Work required:
Your answer should be the exact lines of the data below from the one containing "localparam int SUM_WIDTH" through the one containing "localparam logic [REG_IDX_W-1:0] REG_SPEED_SCALE"; please include nothing else.

Given records:
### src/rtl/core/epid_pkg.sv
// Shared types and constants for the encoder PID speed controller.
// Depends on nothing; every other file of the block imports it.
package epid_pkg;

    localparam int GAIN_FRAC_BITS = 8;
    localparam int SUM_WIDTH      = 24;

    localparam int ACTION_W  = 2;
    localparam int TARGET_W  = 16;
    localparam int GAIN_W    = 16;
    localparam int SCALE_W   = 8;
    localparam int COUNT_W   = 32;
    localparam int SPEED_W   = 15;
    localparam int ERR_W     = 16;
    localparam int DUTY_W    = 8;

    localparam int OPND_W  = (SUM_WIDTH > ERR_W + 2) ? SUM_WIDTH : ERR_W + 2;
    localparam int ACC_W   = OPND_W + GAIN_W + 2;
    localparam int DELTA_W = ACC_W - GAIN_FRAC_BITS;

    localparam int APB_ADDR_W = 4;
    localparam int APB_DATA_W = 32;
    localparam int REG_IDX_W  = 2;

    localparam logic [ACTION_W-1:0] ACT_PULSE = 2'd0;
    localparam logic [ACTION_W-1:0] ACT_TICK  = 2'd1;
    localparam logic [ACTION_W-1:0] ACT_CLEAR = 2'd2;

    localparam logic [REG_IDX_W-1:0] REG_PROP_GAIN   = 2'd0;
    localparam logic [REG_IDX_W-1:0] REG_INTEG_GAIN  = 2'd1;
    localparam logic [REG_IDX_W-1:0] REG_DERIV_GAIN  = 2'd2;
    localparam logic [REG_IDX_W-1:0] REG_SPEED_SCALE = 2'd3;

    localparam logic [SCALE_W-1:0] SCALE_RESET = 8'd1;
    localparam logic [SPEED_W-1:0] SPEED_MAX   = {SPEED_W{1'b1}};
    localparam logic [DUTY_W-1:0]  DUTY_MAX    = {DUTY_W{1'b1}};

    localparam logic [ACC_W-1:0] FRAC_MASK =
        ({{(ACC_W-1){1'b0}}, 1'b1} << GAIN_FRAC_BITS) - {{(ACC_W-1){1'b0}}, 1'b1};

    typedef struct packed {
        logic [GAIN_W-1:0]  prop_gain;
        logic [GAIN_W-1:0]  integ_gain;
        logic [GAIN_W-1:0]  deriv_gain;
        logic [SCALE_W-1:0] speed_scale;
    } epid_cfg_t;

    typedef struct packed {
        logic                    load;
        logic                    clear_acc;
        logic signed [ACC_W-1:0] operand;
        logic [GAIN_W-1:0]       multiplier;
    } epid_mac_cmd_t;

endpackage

Solution to this problem:
    localparam int SUM_WIDTH      = 24;

    localparam int ACTION_W  = 2;
    localparam int TARGET_W  = 16;
    localparam int GAIN_W    = 16;
    localparam int SCALE_W   = 8;
    localparam int COUNT_W   = 32;
    localparam int SPEED_W   = 15;
    localparam int ERR_W     = 16;
    localparam int DUTY_W    = 8;

    localparam int OPND_W  = (SUM_WIDTH > ERR_W + 2) ? SUM_WIDTH : ERR_W + 2;
    localparam int ACC_W   = OPND_W + GAIN_W + 2;
    localparam int DELTA_W = ACC_W - GAIN_FRAC_BITS;

    localparam int APB_ADDR_W = 4;
    localparam int APB_DATA_W = 32;
    localparam int REG_IDX_W  = 2;

    localparam logic [ACTION_W-1:0] ACT_PULSE = 2'd0;
    localparam logic [ACTION_W-1:0] ACT_TICK  = 2'd1;
    localparam logic [ACTION_W-1:0] ACT_CLEAR = 2'd2;

    localparam logic [REG_IDX_W-1:0] REG_PROP_GAIN   = 2'd0;
    localparam logic [REG_IDX_W-1:0] REG_INTEG_GAIN  = 2'd1;
    localparam logic [REG_IDX_W-1:0] REG_DERIV_GAIN  = 2'd2;
    localparam logic [REG_IDX_W-1:0] REG_SPEED_SCALE = 2'd3;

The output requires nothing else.